Wright's earliest and closest encounter with the danger of white people came in Arkansas when his Uncle Hoskins was shot and killed by a white man. According to the account in Black Boy, Hoskins had owned a "flourishing liquor business" which whites had coveted. Although he had been threatened many times and told to leave town, he had stayed in order "to amass more money." One night he went to his saloon without his gun and did not return the next morning. A boy brought news of his death and warned, "White folks say they'll kill all his kinfolks!" Before dawn the next morning, the Wrights and Aunt Maggie, Hoskins' wife, had packed and moved 25 miles away to West Helena where they "kept huddled in the house all day and night, afraid to be seen on the streets." They felt they were in too much danger even to claim the body. (29)

The death of Hoskins was not an isolated nor extraordinary incident in the Delta region. Racial violence was common, and it hung oppressively over the young Wright's consciousness for good reason. Less than one year after he and his family left Memphis the first time, a black man was lynched--burned alive and dismembered--by a mob of 5000 people five miles outside of town. In Elaine, Arkansas, not long after the Wrights left Phillips County, a riot erupted as a result of black sharecroppers' efforts to form a union. Over one hundred blacks were killed. (30) And Mississippi, the state in which Wright was born and lived much of his early life, had the highest lynching rate in the nation. (31)

No wonder, then, that Wright's youth had been ingrained with a continual fear and distrust of whites. Nor is it surprising that his fiction should attempt to portray the undercurrents of black fear and distrust. "Down by the Riverside" focuses more on blacks' apprehensions of whites than on their fear of the flood. As Mann waits for Bob to return with a boat, he hears shots in the distance and thinks to himself, "... in times like these theyll shoota nigger down jus lika dog n think nothin of it. Tha shootin might mean anything. But likely as not its jus some po black man gone...." Conditioned to believe whites were not to be trusted, especially in time of turmoil, Mann decides to take his pistol with him into the white world. It is this same intense fear and dread from which Grannie speaks when she at first refuses to "meet mah death today" in a stolen boat.
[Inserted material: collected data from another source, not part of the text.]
===== src/rtl/cache_pkg.sv =====
// Shared cache-side constants and types used by the refill arbiter and its helpers.
package cache_pkg;

  localparam int LINE_BITS        = 128;
  localparam int ADDR_BITS        = 32;
  localparam int LINE_OFFSET_BITS = 4;

  typedef enum logic [1:0] {
    IDLE,
    BUSY,
    RESP
  } arb_state_t;

endpackage


===== src/rtl/mem_refill_arbiter_rr_picker.sv =====
// Combinational round-robin picker: first set request bit at or above ptr, wrapping to 0.
module rr_picker #(
  parameter int NUM_REQ = 2,
  parameter int IDX_W   = $clog2(NUM_REQ)
) (
  input  logic [NUM_REQ-1:0] req,
  input  logic [IDX_W-1:0]   ptr,
  output logic [NUM_REQ-1:0] grant,
  output logic [IDX_W-1:0]   idx
);

  always_comb begin
    int         cand;
    logic [IDX_W-1:0] cand_idx;
    logic       found;
    grant    = '0;
    idx      = '0;
    found    = 1'b0;
    cand     = 0;
    cand_idx = '0;
    for (int i = 0; i < NUM_REQ; i++) begin
      cand = int'(ptr) + i;
      if (cand >= NUM_REQ) cand = cand - NUM_REQ;
      cand_idx = IDX_W'(cand);
      if (!found && req[cand_idx]) begin
        found           = 1'b1;
        grant[cand_idx] = 1'b1;
        idx             = cand_idx;
      end
    end
  end

endmodule


===== src/rtl/mem_refill_arbiter.sv =====
// Round-robin arbiter sharing the main-memory refill port between cache clients,
// with a watchdog that aborts refills memory never answers.
module mem_refill_arbiter
  import cache_pkg::*;
#(
  parameter int NUM_REQ = 2,
  parameter int TIMEOUT = 256
) (
  input  logic                         clk,
  input  logic                         rst,
  input  logic [NUM_REQ-1:0]           req_valid,
  input  logic [NUM_REQ*ADDR_BITS-1:0] req_addr,
  output logic [NUM_REQ-1:0]           req_ready,
  output logic [NUM_REQ-1:0]           resp_valid,
  output logic [LINE_BITS-1:0]         resp_data,
  output logic                         resp_err,
  output logic                         mem_req,
  output logic [ADDR_BITS-1:0]         mem_addr,
  input  logic [LINE_BITS-1:0]         mem_data_in,
  input  logic                         mem_ready
);

  localparam int IDX_W = $clog2(NUM_REQ);
  localparam int CNT_W = (TIMEOUT > 1) ? $clog2(TIMEOUT) : 1;
  localparam logic [CNT_W-1:0] CNT_LAST = CNT_W'((TIMEOUT > 0) ? TIMEOUT - 1 : 0);
  localparam logic WD_EN = (TIMEOUT != 0);
  localparam logic [ADDR_BITS-1:0] OFFSET_MASK = ADDR_BITS'((1 << LINE_OFFSET_BITS) - 1);

  arb_state_t           state;
  logic [IDX_W-1:0]     rr_ptr;
  logic [IDX_W-1:0]     owner;
  logic [CNT_W-1:0]     wd_cnt;
  logic [ADDR_BITS-1:0] addr_q;
  logic [NUM_REQ-1:0]   pick_grant;
  logic [IDX_W-1:0]     pick_idx;
  logic [ADDR_BITS-1:0] sel_addr;
  logic                 wd_expired;
  logic [IDX_W-1:0]     next_ptr;

  rr_picker #(
    .NUM_REQ(NUM_REQ),
    .IDX_W  (IDX_W)
  ) u_picker (
    .req  (req_valid),
    .ptr  (rr_ptr),
    .grant(pick_grant),
    .idx  (pick_idx)
  );

  always_comb begin
    sel_addr = '0;
    for (int i = 0; i < NUM_REQ; i++) begin
      if (pick_idx == IDX_W'(i)) sel_addr = req_addr[i*ADDR_BITS +: ADDR_BITS];
    end
  end

  // Gating with rst keeps the accept strobe low while reset is held.
  assign req_ready  = (rst && state == IDLE) ? pick_grant : '0;
  assign mem_addr   = addr_q;
  assign wd_expired = WD_EN && (wd_cnt == CNT_LAST);
  assign next_ptr   = (owner == IDX_W'(NUM_REQ - 1)) ? '0 : owner + 1'b1;

  always_ff @(posedge clk or negedge rst) begin
    if (!rst) begin
      state      <= IDLE;
      rr_ptr     <= '0;
      owner      <= '0;
      wd_cnt     <= '0;
      addr_q     <= '0;
      mem_req    <= 1'b0;
      resp_valid <= '0;
      resp_data  <= '0;
      resp_err   <= 1'b0;
    end else begin
      unique case (state)
        IDLE: begin
          if (|req_valid) begin
            owner   <= pick_idx;
            addr_q  <= sel_addr & ~OFFSET_MASK;
            wd_cnt  <= '0;
            mem_req <= 1'b1;
            state   <= BUSY;
          end
        end
        BUSY: begin
          wd_cnt <= wd_cnt + 1'b1;
          // Data arriving on the final watchdog cycle still counts as a good refill.
          if (mem_ready) begin
            resp_data  <= mem_data_in;
            resp_err   <= 1'b0;
            resp_valid <= NUM_REQ'(1) << owner;
            mem_req    <= 1'b0;
            state      <= RESP;
          end else if (wd_expired) begin
            resp_data  <= '0;
            resp_err   <= 1'b1;
            resp_valid <= NUM_REQ'(1) << owner;
            mem_req    <= 1'b0;
            state      <= RESP;
          end
        end
        RESP: begin
          resp_valid <= '0;
          rr_ptr     <= next_ptr;
          state      <= IDLE;
        end
        default: state <= IDLE;
      endcase
    end
  end

endmodule


===== config.mk =====
export PLATFORM = sky130hd
export DESIGN_NAME = mem_refill_arbiter
export DESIGN_NICKNAME = d
export VERILOG_FILES = /design/src/rtl/cache_pkg.sv /design/src/rtl/mem_refill_arbiter_rr_picker.sv /design/src/rtl/mem_refill_arbiter.sv
export SDC_FILE = /design/constraint.sdc
export NUM_CORES = 1
export LEC_CHECK = 0
export BUFFER_PORTS_ARGS = -buffer_cell sky130_fd_sc_hd__buf_2
export CAP_MARGIN = 20
export CORE_UTILIZATION = 30
export DETAILED_ROUTE_END_ITERATION = 10
export HOLD_SLACK_MARGIN = 0.03
export PLACE_DENSITY = 0.55
export SLEW_MARGIN = 10
export SYNTH_ARGS = -nofsm -noshare
export SYNTH_HDL_FRONTEND = slang
export SYNTH_SLANG_ARGS = --single-unit

===== constraint.sdc =====
create_clock -name clk -period 2.05 [get_ports clk]
set_input_delay 0.41 -clock clk [delete_from_list [all_inputs] [get_ports clk]]
set_output_delay 0.41 -clock clk [all_outputs]
set_load 0.05 [all_outputs]

# Word-level counts from Yosys, hierarchy flattened

Index checks and enable logic that the tools add are counted.

Add/subtract/negate cells: 5
Multipliers: 0
Divide/modulo/power cells: 0
Order comparisons: 6
Equality and inequality tests: 5
Shifts and indexed selects: 1
Muxes and demuxes: 35
Bitwise operators: 1
Reductions and logical operators: 16

Operators with widths:

| cell                | count |
|---|---|
| $mux 128            | 2 |
| $mux 32             | 1 |
| $mux 1              | 17 |
| $mux 2              | 8 |
| $pmux 8 s2          | 1 |
| $reduce_and 2->1    | 5 |
| $add 8x1->8 const B | 1 |
| $eq 8x8->1 const B  | 1 |
| $mux 8              | 1 |
| $pmux 2 s2          | 2 |
| $reduce_bool 2->1   | 3 |
| $logic_and 1x1->1   | 4 |
| $lt 1x2->1 const B  | 2 |
| $ne 3x3->1 const B  | 1 |
| $reduce_and 3->1    | 1 |
| $add 1x1->2 const B | 1 |
| $demux 1 s1         | 2 |
| $eq 2x1->1 const B  | 1 |
| $eq 2x2->1 const B  | 1 |
| $ge 1x1->1 const B  | 2 |
| $ge 1x2->1 const B  | 1 |
| $ge 2x2->1 const B  | 1 |
| $logic_not 2->1     | 1 |
| $ne 2x1->1 const B  | 1 |
| other kinds (7)     | 8 |

Flip-flop bits (word level): 172
Latch bits: 0
RAM bits: 0
ROM bits: 0
Input port bits: 197
Output and inout bits: 166
Word-level logic and storage cells: 78
Memories kept: 0

# Depth between registers and ports, before layout

Word-level depth: 10
Gate-level depth with buffers: 7
Mapped depth without buffers: 6

# Hierarchy

A second synthesis with hierarchy kept.

Cell total of the unflattened synthesis: 490
Area total of the unflattened synthesis: 6630.1 um^2

Modules (own cells, without submodules):

| module             | instances | cells each | area an instance (um^2) |
|---|---|---|---|
| mem_refill_arbiter | 1         | 486        | 6600.1 |
| rr_picker          | 1         | 4          | 30.0 |

# Worst setup path before layout

Ideal clock, no wire load.

Path kind: register to output
From: reg state[1]
To: out req_ready[0]
Arrival time: 1.751 ns
Required time: 1.640 ns
Path slack: -0.111 ns
Cell stages (with the launch flop): 4
Path buffers: 0
Cells stage by stage: dfrtp_1 -> nor2_1 -> nand2_1 -> a211oi_1

Longest elaborated chain between the ends: 3

RTL lines:

| item                     | RTL line                 | source |
|---|---|---|
| start: declaration       | mem_refill_arbiter.sv:29 | `arb_state_t state;` |
| start signal: assignment | mem_refill_arbiter.sv:65 | `state <= IDLE;` |
| start signal: assignment | mem_refill_arbiter.sv:82 | `state <= BUSY;` |
| start signal: assignment | mem_refill_arbiter.sv:93 | `state <= RESP;` |
| $logic_not 2->1          | mem_refill_arbiter.sv:58 | `assign req_ready = (rst && state == IDLE) ? pick_grant : '0;` |
| $logic_and 1x1->1        | mem_refill_arbiter.sv:58 |  |
| $mux 2                   | mem_refill_arbiter.sv:58 |  |
| end: declaration         | mem_refill_arbiter.sv:13 | `output logic [NUM_REQ-1:0] req_ready,` |

Every way passes these cells.

# Worst setup path after layout

Ends and elaborated chain as after synthesis.

==> insert_results.sql <==
INSERT INTO impl_metrics (metric_group, metric, value, unit) VALUES
('clock_network', 'clk-insertion-delay-late', '0.42', 'ns'),
('global_route', 'gr_layer_usage_met2', '0.246', ''),
('worst_setup_path', 'r2r_slack', '0.27', 'ns'),
('worst_setup_path', 'setup.worst_path.end_class', 'output pin', ''),
('worst_setup_path', 'cp.depth', '4', ''),
('routing', 'drt_wl_total', '18.3', 'mm'),
('synth', 'avgSynthCellArea', '13.6', 'µm²'),
('sta', 'report.final.setup_viol', '0', ''),
('global_route', 'grt_start_max_net_pins', '173', ''),
('final_layout', 'layout-drive-gt1-share', '0.474', ''),
('synth', 'synthesis.instances', '490', ''),
('worst_setup_path', 'crit_path_top_delay_cell', 'dfrtp_1', ''),
('power', 'power.density_cell_area', '2070', 'nW/µm²'),
('global_route', 'antenna_found_initial', '1', ''),
('worst_setup_path', 'timing.critical_path.slowest_cell_delay', '0.46', 'ns'),
('power', 'power.ir.vdd_worst', '0.000711', 'V'),
('routing', 'route.detailed.wl_per_inst', '16.3', 'µm'),
('global_route', 'most_utilized_layer_in_the_global_route_result', 'met2', ''),
('final_layout', 'final_common_cell', 'buf_2', ''),
('synth', 'post_synth_instance_area', '6660', 'µm²'),
('worst_setup_path', 'critPathRequiredTime', '1.64', 'ns'),
('clock_network', 'cts_tree', 'built', ''),
('floorplan', 'core.rowCount', '54', ''),
('global_route', 'grt_pass1_vias', '4948', ''),
('worst_setup_path', 'crit_path_end', 'req_ready[0]', ''),
('floorplan', 'design.core.area', '21800', 'µm²'),
('routing', 'drt_iter0_markers', '199', ''),
('place', 'place_ws', '0.300', 'ns'),
('worst_setup_path', 'crit_path_cell_trace', 'nor2_4 -> nand2_1 -> a211oi_2 -> buf_6', ''),
('worst_setup_path', 'critPathLaunch', 'state[1]$_DFFE_PN0P_', ''),
('final_layout', 'final_area', '9180', 'µm²'),
('clock_network', 'postCtsSetupRepairBufs', '0', ''),
('clock_network', 'cts.path.max_buffers', '2', ''),
('min_path', 'worstHoldPathType', 'in -> async', ''),
('run', 'max_cap_violations', '0', ''),
('sta', 'final.hold.worst_slack', '0.0516', 'ns'),
('floorplan', 'die_w', '151', 'µm'),
('sta', 'final_hold_viol_count', '0', ''),
('routing', 'post_detailed_route_drc_marker_count', '0', ''),
('final_layout', 'postLayoutCoreUtil', '0.420', ''),
('synth', 'synth-seq-cells', '172', ''),
('synth', 'synth_sequential_area_ratio', '0.646', ''),
('place', 'placedCellCount', '1089', ''),
('clock_network', 'cts-buffers-inserted', '17', ''),
('final_layout', 'fill_cells', '2144', ''),
('worst_setup_path', 'criticalPathCategory', 'reg -> out', ''),
('final_layout', 'antennaDiodeCount', '0', ''),
('place', 'detailed_place.area', '8580', 'µm²'),
('place', 'placement.io_buffers', '350', ''),
('floorplan', 'i_o_pins', '363', ''),
('routing', 'antenna_left', '0', ''),
('synth', 'synth_warnings', '0', ''),
('clock_network', 'clockRootBuffer', 'clkbuf_16', ''),
('global_route', 'wire_length_of_the_first_global_routing_pass', '26.8', 'mm'),
('floorplan', 'full_die_area', '22800', 'µm²'),
('routing', 'drt-pass1-iter-count', '4', ''),
('global_route', 'globalRoute.totalOverflow', '0', ''),
('worst_setup_path', 'path_delay_family', 'flip-flops', ''),
('global_route', 'grt_use_met1', '0.200', ''),
('status', 'run_status', 'completed', ''),
('floorplan', 'floorplan.initialDensity', '0.305', ''),
('sta', 'max_slew_margin', '0.282', ''),
('sta', 'slew_violations', '0', ''),
('sta', 'worst_pin_slew', '1.08', 'ns'),
('worst_setup_path', 'cp-start-kind', 'register', ''),
('power', 'totalPowerFinal', '19.0', 'mW'),
('synth', 'synthDistinctLibCells', '32', ''),
('worst_setup_path', 'r2r-end', 'resp_data[116]$_DFFE_PN0P_', ''),
('worst_setup_path', 'crit_buf_inv', '1', ''),
('final_layout', 'final_net_count', '1026', ''),
('sta', 'finalCritPeriodShare', '0.944', '');
power breakdown:
group | internal (mW) | switching [mW]
Sequential | 4.94 | 0.798
Clock | 1.63 | 1.54
Combinational | 2.52 | 7.53
Total | 9.09 | 9.87
how the worst min path moves through the flow:
stage	slack, ns	endpoint	cells after the start
floorplan	0.11	mem_addr[10]$_DFFE_PN0P_	0
global placement	0.46	mem_addr[21]$_DFFE_PN0P_	2
detailed placement	0.47	mem_addr[6]$_DFFE_PN0P_	2
CTS	0.18	resp_data[84]$_DFFE_PN0P_	2
global route	0.19	resp_data[85]$_DFFE_PN0P_	2
finish	0.05	mem_addr[14]$_DFFE_PN0P_	2
cell usage after synthesis, drive strengths merged:
cell    count  share of area
a211oi      1         0.0011
a21oi       3         0.0023
a22o      128           0.17
a31oi       1        0.00094
a32o        1         0.0015
and2        2         0.0023
and3        1        0.00094
and4        1         0.0013
buf        33          0.048
clkbuf     10         0.0056
conb        1        0.00056
dfrtp     172           0.65
ha          1         0.0019
inv         4         0.0023
mux2i      29          0.044
nand2      38          0.022
nand2b      2         0.0019
nand3       5         0.0045
nand4       3         0.0028
nor2        5         0.0028
nor2b       1        0.00094
nor3        1        0.00075
o211ai      1         0.0011
o21ai      43          0.032
o21bai      1         0.0017
o31ai       2         0.0023
cell families (layout without fill, tap and decap cells):
kind of cell / Yosys count / count (layout) / share of synthesized area
buffers and inverters: 47 / 395 / 0.0562
flip-flops: 172 / 172 / 0.646
other: 1 / 4 / 0.000563
adder cells (fa/ha/maj): 1 / 1 / 0.00188
multiplexers: 29 / 29 / 0.0436
AO/OA/AOI/OAI: 181 / 181 / 0.212
AND/OR/NAND/NOR: 59 / 59 / 0.0400
state kept, by name, summed over array words and instances, names as in the netlist:
name / count
mem_addr: 28
mem_req: 1
owner: 1
resp_data: 128
resp_err: 1
resp_valid: 2
rr_ptr: 1
state: 2
wd_cnt: 8
per-layer routing:
metal	wire length (µm)	up-vias
met3	1300	15
met4	229	0
met2	8640	217
met1	8150	2525
met5	0	-
li1	-	2488
layout make-up:
class / instances / area (µm²) / share of cell area
sequential: 172 / 4300 / 0.469
multi-input combinational: 274 / 2030 / 0.222
timing repair buffer: 359 / 1890 / 0.206
clock buffer: 17 / 425 / 0.0464
tap: 280 / 350 / 0.0382
clock inverter: 15 / 153 / 0.0166
inverter: 4 / 15.0 / 0.00164
Note: power is estimated with default switching activity, not from simulation.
So too, when she chastizes Bob, "Son, yuh a fool t go stealin them white folks boats in times like these." Her dread is instinctive and, in the following quotation, her recollections clearly intersect with a forboding prescience: "Sistah James boy got killed in a flood jus like this." At still another level, Wright's fiction brings to the surface an intimate function of the oral tradition, as Mann recalls "tales of whole black families being killed because some relative had done something wrong." (32) Grannie and Mann know that the flood will only make racial relations that much more perilous. Their knowledge is intuitive, inbred, as Wright's was, by the stories heard "on the doorsteps of neighbors' houses."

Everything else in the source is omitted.